这个系统叫 Folk Computer,是一个开源物理计算系统,由 Omar Rizwan 和 Andrés Cuervo 构建,两人曾在 Bret Victor 的实验室 Dynamicland 工作。天花板的摄像头监视房间,投影仪投射到每个表面,小标签识别每张纸,每张纸就是一个程序。系统里没有像素,所有坐标都以米为单位,映射到物体在房间中的位置。你不再盯着矩形屏幕,电脑就是整个房间,你和其他人一起编程,站着、说话、画画、移动纸张。
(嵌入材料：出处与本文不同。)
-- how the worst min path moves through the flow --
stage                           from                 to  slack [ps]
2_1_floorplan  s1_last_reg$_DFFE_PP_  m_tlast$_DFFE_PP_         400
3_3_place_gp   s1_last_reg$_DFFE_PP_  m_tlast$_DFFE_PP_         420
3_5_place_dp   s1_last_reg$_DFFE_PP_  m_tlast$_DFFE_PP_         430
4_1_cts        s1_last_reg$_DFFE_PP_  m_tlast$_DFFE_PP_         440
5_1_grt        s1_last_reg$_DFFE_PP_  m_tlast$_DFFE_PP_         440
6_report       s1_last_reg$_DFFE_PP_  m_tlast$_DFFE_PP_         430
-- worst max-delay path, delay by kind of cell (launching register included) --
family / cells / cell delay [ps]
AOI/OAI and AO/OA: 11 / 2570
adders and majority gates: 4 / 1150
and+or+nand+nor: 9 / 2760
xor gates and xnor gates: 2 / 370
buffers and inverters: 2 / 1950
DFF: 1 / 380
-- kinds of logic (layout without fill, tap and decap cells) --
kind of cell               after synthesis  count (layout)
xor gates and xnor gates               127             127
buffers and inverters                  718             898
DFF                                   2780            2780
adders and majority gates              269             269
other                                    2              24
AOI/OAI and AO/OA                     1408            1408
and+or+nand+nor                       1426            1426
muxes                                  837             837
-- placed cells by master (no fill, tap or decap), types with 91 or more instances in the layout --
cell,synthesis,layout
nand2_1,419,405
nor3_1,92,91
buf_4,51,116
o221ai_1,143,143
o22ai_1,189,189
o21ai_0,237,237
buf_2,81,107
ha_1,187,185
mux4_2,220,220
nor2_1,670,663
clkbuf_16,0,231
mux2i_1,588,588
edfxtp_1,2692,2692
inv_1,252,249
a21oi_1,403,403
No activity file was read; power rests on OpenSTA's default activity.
==> src/rtl/core/sbs_pkg.sv <==
// shared constants, register codes and control structs for the spectrum bar smoother
package sbs_pkg;

  // sizing
  localparam int BUCKETS   = 64;
  localparam int BAR_WIDTH = 2;

  // field widths
  localparam int IDX_W    = 6;
  localparam int EN_W     = 16;
  localparam int COL_OUT_W = 8;
  localparam int HGT_W    = 7;
  localparam int CLR_W    = 24;
  localparam int DW_W     = 8;
  localparam int CFG_AW   = 2;

  // derived widths
  localparam int BKT_AW  = (BUCKETS > 1) ? $clog2(BUCKETS) : 1;
  localparam int BX_W    = $clog2(BAR_WIDTH) + 1;
  localparam int COL_W   = IDX_W + $clog2(BAR_WIDTH) + 2;
  localparam int IN_TD_W  = 24;
  localparam int OUT_TD_W = 40;

  // fixed-point constants
  localparam logic [31:0] W_NEW  = 32'd19661;
  localparam logic [31:0] W_OLD  = 32'd45875;
  localparam logic [31:0] Q_HALF = 32'd32768;
  localparam logic [20:0] Q_ONE  = 21'd65536;
  localparam logic [20:0] SCALE  = 21'd20;

  // configuration register indexes
  localparam logic [CFG_AW-1:0] REG_BAR_COLOR      = 2'd0;
  localparam logic [CFG_AW-1:0] REG_DISPLAY_WIDTH  = 2'd1;
  localparam logic [CFG_AW-1:0] REG_DISPLAY_HEIGHT = 2'd2;

  // reset values
  localparam logic [CLR_W-1:0] BAR_COLOR_RST = 24'hFFFFFF;
  localparam logic [DW_W-1:0]  DISP_W_RST    = 8'd32;
  localparam logic [HGT_W-1:0] DISP_H_RST    = 7'd8;

  // commands from controller to datapath
  typedef struct packed {
    logic accept;     // latch input, read bucket store
    logic mul_old;    // add weighted old value
    logic update;     // write new smoothed value, saturate fraction
    logic height;     // compute bar height
    logic emit_load;  // load one column into the output register
  } sbs_cmd_t;

  // status from datapath to controller
  typedef struct packed {
    logic in_ok;      // bucket index in range
    logic col_ok;     // current column inside display
    logic col_last;   // current column is the final one of this bucket
    logic out_free;   // output register can take a result
  } sbs_sts_t;

endpackage

==> src/rtl/core/sbs_ctrl.sv <==
// sequencing state machine for the spectrum bar smoother
module sbs_ctrl (
  input  logic              clk,
  input  logic              rst_n,
  input  logic              in_tvalid,
  output logic              in_tready,
  input  sbs_pkg::sbs_sts_t sts,
  output sbs_pkg::sbs_cmd_t cmd
);
  import sbs_pkg::*;

  localparam logic [2:0] S_IDLE = 3'd0;
  localparam logic [2:0] S_MUL  = 3'd1;
  localparam logic [2:0] S_UPD  = 3'd2;
  localparam logic [2:0] S_HGT  = 3'd3;
  localparam logic [2:0] S_EMIT = 3'd4;

  logic [2:0] state_r;
  logic [2:0] state_nxt;

  // next state and commands
  always_comb begin
    state_nxt = state_r;
    cmd       = '0;
    in_tready = 1'b0;
    case (state_r)
      S_IDLE: begin
        in_tready  = 1'b1;
        cmd.accept = in_tvalid;
        if (in_tvalid && sts.in_ok) begin
          state_nxt = S_MUL;
        end
      end
      S_MUL: begin
        cmd.mul_old = 1'b1;
        state_nxt   = S_UPD;
      end
      S_UPD: begin
        cmd.update = 1'b1;
        state_nxt  = S_HGT;
      end
      S_HGT: begin
        cmd.height = 1'b1;
        state_nxt  = S_EMIT;
      end
      S_EMIT: begin
        if (!sts.col_ok) begin
          state_nxt = S_IDLE;
        end else if (sts.out_free) begin
          cmd.emit_load = 1'b1;
          if (sts.col_last) begin
            state_nxt = S_IDLE;
          end
        end
      end
      default: begin
        state_nxt = S_IDLE;
      end
    endcase
  end

  // state register
  always_ff @(posedge clk) begin
    if (!rst_n) begin
      state_r <= S_IDLE;
    end else begin
      state_r <= state_nxt;
    end
  end

endmodule
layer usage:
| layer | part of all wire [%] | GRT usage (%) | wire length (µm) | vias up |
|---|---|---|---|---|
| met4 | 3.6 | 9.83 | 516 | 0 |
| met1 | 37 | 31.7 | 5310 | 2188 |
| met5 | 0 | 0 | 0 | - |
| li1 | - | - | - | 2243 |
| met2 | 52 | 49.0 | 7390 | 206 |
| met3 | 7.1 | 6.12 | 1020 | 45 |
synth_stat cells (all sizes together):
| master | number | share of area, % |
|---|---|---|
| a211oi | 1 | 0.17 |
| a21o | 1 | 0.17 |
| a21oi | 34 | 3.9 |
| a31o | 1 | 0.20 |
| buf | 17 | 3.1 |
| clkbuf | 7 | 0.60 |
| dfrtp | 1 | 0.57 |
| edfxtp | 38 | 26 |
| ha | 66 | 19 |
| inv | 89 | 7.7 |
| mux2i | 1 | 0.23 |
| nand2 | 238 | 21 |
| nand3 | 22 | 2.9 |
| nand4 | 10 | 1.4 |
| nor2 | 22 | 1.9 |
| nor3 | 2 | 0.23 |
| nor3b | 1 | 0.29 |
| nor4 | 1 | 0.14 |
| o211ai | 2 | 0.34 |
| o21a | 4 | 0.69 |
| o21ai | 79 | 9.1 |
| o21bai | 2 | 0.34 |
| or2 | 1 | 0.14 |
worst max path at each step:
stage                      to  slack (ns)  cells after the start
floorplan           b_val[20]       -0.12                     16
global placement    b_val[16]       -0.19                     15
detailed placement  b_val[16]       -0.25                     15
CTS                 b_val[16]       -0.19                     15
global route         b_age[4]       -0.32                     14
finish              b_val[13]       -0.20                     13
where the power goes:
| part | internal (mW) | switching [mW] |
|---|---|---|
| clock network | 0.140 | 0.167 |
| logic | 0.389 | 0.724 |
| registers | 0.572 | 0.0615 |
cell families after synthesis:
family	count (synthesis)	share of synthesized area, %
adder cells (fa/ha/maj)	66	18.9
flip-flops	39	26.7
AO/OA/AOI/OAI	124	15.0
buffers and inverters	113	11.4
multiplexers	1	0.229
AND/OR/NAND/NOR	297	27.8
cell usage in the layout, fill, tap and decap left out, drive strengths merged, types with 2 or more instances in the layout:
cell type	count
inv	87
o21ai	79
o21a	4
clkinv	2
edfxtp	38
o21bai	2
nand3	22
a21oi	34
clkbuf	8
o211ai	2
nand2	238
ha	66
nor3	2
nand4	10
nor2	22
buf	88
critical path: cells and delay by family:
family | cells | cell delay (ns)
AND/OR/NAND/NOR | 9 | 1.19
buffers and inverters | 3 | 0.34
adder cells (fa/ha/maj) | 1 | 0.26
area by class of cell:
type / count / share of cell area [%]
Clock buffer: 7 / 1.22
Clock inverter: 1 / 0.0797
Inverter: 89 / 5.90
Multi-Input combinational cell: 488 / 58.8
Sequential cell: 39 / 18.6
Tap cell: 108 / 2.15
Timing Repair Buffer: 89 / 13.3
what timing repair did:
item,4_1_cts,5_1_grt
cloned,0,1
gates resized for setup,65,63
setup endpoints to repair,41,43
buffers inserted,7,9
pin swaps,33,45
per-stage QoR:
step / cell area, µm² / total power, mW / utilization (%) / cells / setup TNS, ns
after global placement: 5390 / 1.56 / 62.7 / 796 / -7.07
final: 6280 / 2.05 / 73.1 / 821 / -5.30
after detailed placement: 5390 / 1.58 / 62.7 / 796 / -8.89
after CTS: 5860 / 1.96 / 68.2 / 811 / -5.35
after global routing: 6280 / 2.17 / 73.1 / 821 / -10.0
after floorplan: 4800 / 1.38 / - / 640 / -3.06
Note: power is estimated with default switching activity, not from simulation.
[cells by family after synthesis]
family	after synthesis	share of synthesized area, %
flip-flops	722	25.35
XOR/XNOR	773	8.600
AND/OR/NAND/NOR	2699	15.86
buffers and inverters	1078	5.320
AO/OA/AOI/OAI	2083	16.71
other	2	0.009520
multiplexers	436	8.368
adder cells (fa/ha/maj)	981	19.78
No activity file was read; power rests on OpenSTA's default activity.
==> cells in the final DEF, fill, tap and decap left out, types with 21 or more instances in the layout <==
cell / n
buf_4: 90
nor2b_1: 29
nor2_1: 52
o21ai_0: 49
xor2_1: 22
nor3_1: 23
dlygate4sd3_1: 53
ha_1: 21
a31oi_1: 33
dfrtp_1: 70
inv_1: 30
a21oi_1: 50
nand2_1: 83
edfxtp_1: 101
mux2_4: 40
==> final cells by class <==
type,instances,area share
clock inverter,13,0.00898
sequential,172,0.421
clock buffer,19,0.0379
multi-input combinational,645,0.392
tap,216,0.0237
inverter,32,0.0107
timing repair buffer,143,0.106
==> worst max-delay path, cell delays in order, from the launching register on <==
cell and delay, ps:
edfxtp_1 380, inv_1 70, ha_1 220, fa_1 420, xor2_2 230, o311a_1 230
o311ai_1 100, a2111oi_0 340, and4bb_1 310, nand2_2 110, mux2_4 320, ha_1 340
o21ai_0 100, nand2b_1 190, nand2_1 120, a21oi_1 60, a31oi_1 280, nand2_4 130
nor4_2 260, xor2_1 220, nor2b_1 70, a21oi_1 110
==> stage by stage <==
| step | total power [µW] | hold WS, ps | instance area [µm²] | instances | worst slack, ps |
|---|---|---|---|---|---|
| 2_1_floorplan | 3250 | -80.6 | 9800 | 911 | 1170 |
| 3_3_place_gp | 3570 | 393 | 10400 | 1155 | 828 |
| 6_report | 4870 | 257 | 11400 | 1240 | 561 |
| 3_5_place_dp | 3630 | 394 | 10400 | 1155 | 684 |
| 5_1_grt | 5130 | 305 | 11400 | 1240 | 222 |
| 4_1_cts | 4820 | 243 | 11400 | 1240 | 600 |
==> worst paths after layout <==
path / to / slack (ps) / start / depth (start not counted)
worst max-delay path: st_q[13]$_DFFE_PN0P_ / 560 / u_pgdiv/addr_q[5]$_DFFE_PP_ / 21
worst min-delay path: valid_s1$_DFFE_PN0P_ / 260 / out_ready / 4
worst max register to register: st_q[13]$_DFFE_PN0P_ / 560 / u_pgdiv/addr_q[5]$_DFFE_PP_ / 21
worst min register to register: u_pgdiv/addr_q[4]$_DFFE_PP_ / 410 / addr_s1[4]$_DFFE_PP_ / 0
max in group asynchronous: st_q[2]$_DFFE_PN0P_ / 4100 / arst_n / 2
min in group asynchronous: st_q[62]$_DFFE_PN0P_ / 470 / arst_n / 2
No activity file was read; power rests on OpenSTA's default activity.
===== config.mk =====
export PLATFORM = sky130hd
export DESIGN_NAME = orc_cursor
export DESIGN_NICKNAME = d
export VERILOG_FILES = /design/src/rtl/core/orc_pkg.sv /design/src/rtl/core/orc_cursor.sv
export SDC_FILE = /design/constraint.sdc
export NUM_CORES = 1
export LEC_CHECK = 0
export ABC_AREA = 1
export CAP_MARGIN = 30
export CORE_MARGIN = 4
export CORE_UTILIZATION = 61
export DETAILED_ROUTE_END_ITERATION = 12
export DONT_BUFFER_PORTS = 1
export PLACE_DENSITY_LB_ADDON = 0.1
export SLEW_MARGIN = 40
export SYNTH_ARGS = -nofsm -noshare
export SYNTH_HDL_FRONTEND = slang
export SYNTH_SLANG_ARGS = --single-unit
export TNS_END_PERCENT = 10

===== constraint.sdc =====
create_clock -name vclk -period 7.6
set_input_delay 0.38 -clock vclk [all_inputs]
set_output_delay 0.38 -clock vclk [all_outputs]
set_load 0.01 [all_outputs]

===== src/rtl/core/orc_pkg.sv =====
// orc_pkg: shared types and codes of the overwriting ring with reader cursors
// no dependencies; imported by the interfaces, the top level and orc_cursor

package orc_pkg;

   localparam int SEQ_W = 64;
   localparam int WORD_W = 32;

   typedef enum logic {
      OP_PUSH = 1'b0,
      OP_READ = 1'b1
   } op_type;

   typedef enum logic [1:0] {
      ST_PUSH   = 2'd0,
      ST_DATA   = 2'd1,
      ST_CAUGHT = 2'd2
   } status_type;

   typedef struct packed {
      op_type              opcode;
      logic [WORD_W-1:0]   payload;
      logic [SEQ_W-1:0]    read_cursor;
   } req_type;

   typedef struct packed {
      status_type          status;
      logic [SEQ_W-1:0]    next_cursor;
      logic [SEQ_W-1:0]    dropped;
      logic [SEQ_W-1:0]    head_seq;
   } rsp_type;

endpackage


===== src/rtl/core/orc_cursor.sv =====
// orc_cursor: cursor check, clamp and slot index for one registered request
// depends on orc_pkg

module orc_cursor
   import orc_pkg::*;
#(
   parameter int DEPTH  = 256,
   parameter int ADDR_W = (DEPTH > 1) ? $clog2(DEPTH) : 1
) (
   input  req_type           req,
   input  logic [SEQ_W-1:0]  head,
   input  logic [ADDR_W-1:0] head_idx,
   output rsp_type           rsp,
   output logic [ADDR_W-1:0] rd_idx
);

   localparam logic [SEQ_W-1:0]  DEPTH_SEQ = SEQ_W'(DEPTH);
   localparam logic [ADDR_W:0]   DEPTH_IDX = (ADDR_W + 1)'(DEPTH);

   logic [SEQ_W-1:0] lag;
   logic             caught;
   logic             over;
   logic [ADDR_W:0]  lag_n;
   logic [ADDR_W:0]  head_x;
   logic [ADDR_W:0]  idx_x;

   always_comb begin
      lag    = head - req.read_cursor;
      caught = req.read_cursor >= head;
      over   = lag > DEPTH_SEQ;
      lag_n  = over ? DEPTH_IDX : lag[ADDR_W:0];
      head_x = {1'b0, head_idx};
      // walk back from the write slot by the distance to the cursor
      if (head_x >= lag_n) begin
         idx_x = head_x - lag_n;
      end else begin
         idx_x = head_x + DEPTH_IDX - lag_n;
      end
      rd_idx = idx_x[ADDR_W-1:0];

      rsp.status      = ST_PUSH;
      rsp.next_cursor = '0;
      rsp.dropped     = '0;
      rsp.head_seq    = head + SEQ_W'(1);
      if (req.opcode == OP_READ) begin
         rsp.head_seq = head;
         if (caught) begin
            rsp.status      = ST_CAUGHT;
            rsp.next_cursor = req.read_cursor;
         end else begin
            rsp.status = ST_DATA;
            if (over) begin
               rsp.dropped     = lag - DEPTH_SEQ;
               rsp.next_cursor = head - DEPTH_SEQ + SEQ_W'(1);
            end else begin
               rsp.next_cursor = req.read_cursor + SEQ_W'(1);
            end
         end
      end
   end

endmodule
### config.mk
export PLATFORM = sky130hd
export DESIGN_NAME = bcts_front
export DESIGN_NICKNAME = d
export VERILOG_FILES = /design/src/rtl/bcts_pkg.sv /design/src/rtl/bcts_front.sv
export SDC_FILE = /design/constraint.sdc
export NUM_CORES = 1
export LEC_CHECK = 0
export BUFFER_PORTS_ARGS = -buffer_cell sky130_fd_sc_hd__buf_2
export CAP_MARGIN = 5
export CORE_MARGIN = 5
export CORE_UTILIZATION = 50
export CTS_CLUSTER_DIAMETER = 150
export CTS_CLUSTER_SIZE = 20
export DETAILED_ROUTE_END_ITERATION = 6
export PLACE_DENSITY = 0.77
export SYNTH_ARGS = -nofsm -noshare
export SYNTH_HDL_FRONTEND = slang
export SYNTH_SLANG_ARGS = --single-unit
### constraint.sdc
create_clock -name clock -period 25 [get_ports clock]
set_input_delay 2.5 -clock clock [delete_from_list [all_inputs] [get_ports clock]]
set_output_delay 2.5 -clock clock [all_outputs]
set_load 0.01 [all_outputs]
### src/rtl/bcts_pkg.sv
// Package for the compressed texture texel sampler: widths, command codes,
// shared structs and decode helpers. No dependencies.
package bcts_pkg;
   localparam int MaxDim     = 256;
   localparam int StoreWords = 8192;
   localparam int AddrW      = $clog2(StoreWords);
   localparam int DimW       = $clog2(MaxDim) + 1;
   localparam int CoordW     = $clog2(MaxDim);

   localparam logic [1:0] CMD_WRITE = 2'd0;
   localparam logic [1:0] CMD_POINT = 2'd1;
   localparam logic [1:0] CMD_BILIN = 2'd2;

   localparam logic [1:0] REG_WIDTH  = 2'd0;
   localparam logic [1:0] REG_HEIGHT = 2'd1;
   localparam logic [1:0] REG_ALPHA  = 2'd2;

   typedef enum logic [1:0] {
      OP_WRITE = 2'd0,
      OP_POINT = 2'd1,
      OP_BILIN = 2'd2,
      OP_FIXED = 2'd3
   } op_type;

   // One classified job handed from the front to the back.
   typedef struct packed {
      op_type                  op;
      logic                    oor;
      logic [AddrW-1:0]        waddr;
      logic [63:0]             wdata;
      logic [3:0][CoordW-1:0]  tx;
      logic [3:0][CoordW-1:0]  ty;
      logic [15:0]             uf;
      logic [15:0]             vf;
   } job_type;

   typedef struct packed {
      logic [15:0] red_level;
      logic [15:0] green_level;
      logic [15:0] blue_level;
      logic [15:0] alpha_level;
      logic        out_of_range;
   } rsp_type;

   function automatic logic [7:0] exp5(input logic [4:0] v);
      return {v, v[4:2]};
   endfunction

   function automatic logic [7:0] exp6(input logic [5:0] v);
      return {v, v[5:4]};
   endfunction

   // floor(v/3) for v < 766 via reciprocal multiply.
   function automatic logic [7:0] div3(input logic [9:0] v);
      logic [21:0] p;
      p = v * 12'd2731;
      return p[20:13];
   endfunction

   // floor(v/7) for v < 1786.
   function automatic logic [7:0] div7(input logic [10:0] v);
      logic [23:0] p;
      p = v * 13'd4682;
      return p[22:15];
   endfunction

   function automatic logic [7:0] pick_col(input logic [1:0] idx, input logic [7:0] a,
                                           input logic [7:0] b);
      logic [7:0] r;
      case (idx)
         2'd0: r = a;
         2'd1: r = b;
         2'd2: r = div3({1'b0, a, 1'b0} + {2'b0, b});
         default: r = div3({2'b0, a} + {1'b0, b, 1'b0});
      endcase
      return r;
   endfunction

   function automatic logic [7:0] pick_alpha(input logic [2:0] idx, input logic [7:0] a,
                                             input logic [7:0] b);
      logic [2:0]  k;
      logic [10:0] s;
      logic [7:0]  r;
      k = idx - 3'd1;
      s = (3'd7 - k) * a + k * b;
      case (idx)
         3'd0: r = a;
         3'd1: r = b;
         default: r = div7(s);
      endcase
      return r;
   endfunction
endpackage

### src/rtl/bcts_front.sv
// Front: register the request, then compute coordinates and classify into a job.
// Depends on bcts_pkg.
module bcts_front (
   input  logic                       clock,
   input  logic                       reset,
   input  logic                       in_valid,
   output logic                       in_ready,
   input  logic [1:0]                 cmd,
   input  logic [bcts_pkg::AddrW-1:0] word_index,
   input  logic [63:0]                word_data,
   input  logic [7:0]                 pixel_x,
   input  logic [7:0]                 pixel_y,
   input  logic [31:0]                u_coord,
   input  logic [31:0]                v_coord,
   input  logic [bcts_pkg::DimW-1:0]  tex_width,
   input  logic [bcts_pkg::DimW-1:0]  tex_height,
   input  logic [bcts_pkg::AddrW:0]   words_used,
   output logic                       job_valid,
   input  logic                       job_ready,
   output bcts_pkg::job_type          job
);
   localparam int CW = bcts_pkg::CoordW;
   localparam int DW = bcts_pkg::DimW;

   logic                       hold_ff, hold_in;
   logic [1:0]                 cmd_ff;
   logic [bcts_pkg::AddrW-1:0] idx_ff;
   logic [63:0]                data_ff;
   logic [7:0]                 px_ff, py_ff;
   logic [15:0]                fu_ff, fv_ff;
   logic [DW+15:0]             prx, pry;
   logic [DW-1:0]              bx, by, x0, y0, x1, y1;
   bcts_pkg::job_type          j;

   assign in_ready  = !hold_ff || job_ready;
   assign job_valid = hold_ff;
   assign hold_in   = in_valid ? 1'b1 : (hold_ff && !job_ready);

   always_ff @(posedge clock) begin
      if (reset) begin
         hold_ff <= 1'b0;
      end else begin
         hold_ff <= hold_in;
      end
      if (in_valid && in_ready) begin
         cmd_ff  <= cmd;
         idx_ff  <= word_index;
         data_ff <= word_data;
         px_ff   <= pixel_x;
         py_ff   <= pixel_y;
         fu_ff   <= u_coord[15:0];
         fv_ff   <= 16'(-v_coord[15:0]);
      end
   end

   always_comb begin
      prx = fu_ff * tex_width;
      pry = fv_ff * tex_height;
      bx  = prx[DW+15:16];
      by  = pry[DW+15:16];
      x0  = (bx > tex_width - 1'b1) ? tex_width - 1'b1 : bx;
      y0  = (by > tex_height - 1'b1) ? tex_height - 1'b1 : by;
      x1  = (x0 + 1'b1 >= tex_width) ? '0 : x0 + 1'b1;
      y1  = (y0 + 1'b1 >= tex_height) ? '0 : y0 + 1'b1;
      j       = '0;
      j.waddr = idx_ff;
      j.wdata = data_ff;
      j.uf    = prx[15:0];
      j.vf    = pry[15:0];
      case (cmd_ff)
         bcts_pkg::CMD_WRITE: begin
            j.op  = bcts_pkg::OP_WRITE;
            j.oor = ({1'b0, idx_ff} >= words_used);
         end
         bcts_pkg::CMD_POINT: begin
            j.oor = ({1'b0, px_ff} >= tex_width) || ({1'b0, py_ff} >= tex_height);
            j.op  = j.oor ? bcts_pkg::OP_FIXED : bcts_pkg::OP_POINT;
            j.tx[0] = CW'(px_ff);
            j.ty[0] = CW'(py_ff);
         end
         bcts_pkg::CMD_BILIN: begin
            j.op = bcts_pkg::OP_BILIN;
            j.tx[0] = CW'(x0); j.ty[0] = CW'(y0);
            j.tx[1] = CW'(x1); j.ty[1] = CW'(y0);
            j.tx[2] = CW'(x0); j.ty[2] = CW'(y1);
            j.tx[3] = CW'(x1); j.ty[3] = CW'(y1);
         end
         default: j.op = bcts_pkg::OP_FIXED;
      endcase
      job = j;
   end
endmodule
作者反思了自己在企业管理软件领域的职业生涯,意识到当人们优化现有范式时,他看到的是一种景象;而这次体验让他怀疑:桌面隐喻、屏幕、隔间、一个人蜷缩在矩形前的姿态,究竟是五十年来的弯路,还是目的地?
如何到达那里
一周前,作者与朋友 JP 在旧金山午餐。他抱怨湾区已经变成单一文化:每个人都在用同样的词、受同样的资助、做同样的事情。独立思想家在哪里?他想要 Xerox PARC 的氛围——那些研究问题而非市场的人。JP 说,他们存在,但不在湾区,即使在这里也分散着,从不聚集。然后他提到了一个名字:Folk Computer,在纽约。几天后作者恰巧飞往纽约,为了另一件几乎可笑地机构化的事——ACM 的志愿服务。
计算机界最古老的社团
ACM(Association for Computing Machinery)是世界上最大、最古老的计算机学会,成立于 1947 年,当时计算机还只是几百人好奇的玩意儿。其宗旨是推动“用于计算、推理和其他信息处理的新机器”——1947 年就提到了“推理”。加入计算机学会本身就是独立思考的行为,没有人是为了钱,而是出于对有趣事情即将发生的信念。近八十年后,ACM 拥有超过 10 万会员,颁发图灵奖。当委员会审查会员当前的学习内容时,画面令人震惊:整个领域都在研究同一个主题——AI 代理。整个学科的学习曲线汇聚成一条线。作者并不反对这条线,他投资它,但收敛的代价是没有人站在一旁问奇怪的问题。下一个范式来自曲线遗忘的人。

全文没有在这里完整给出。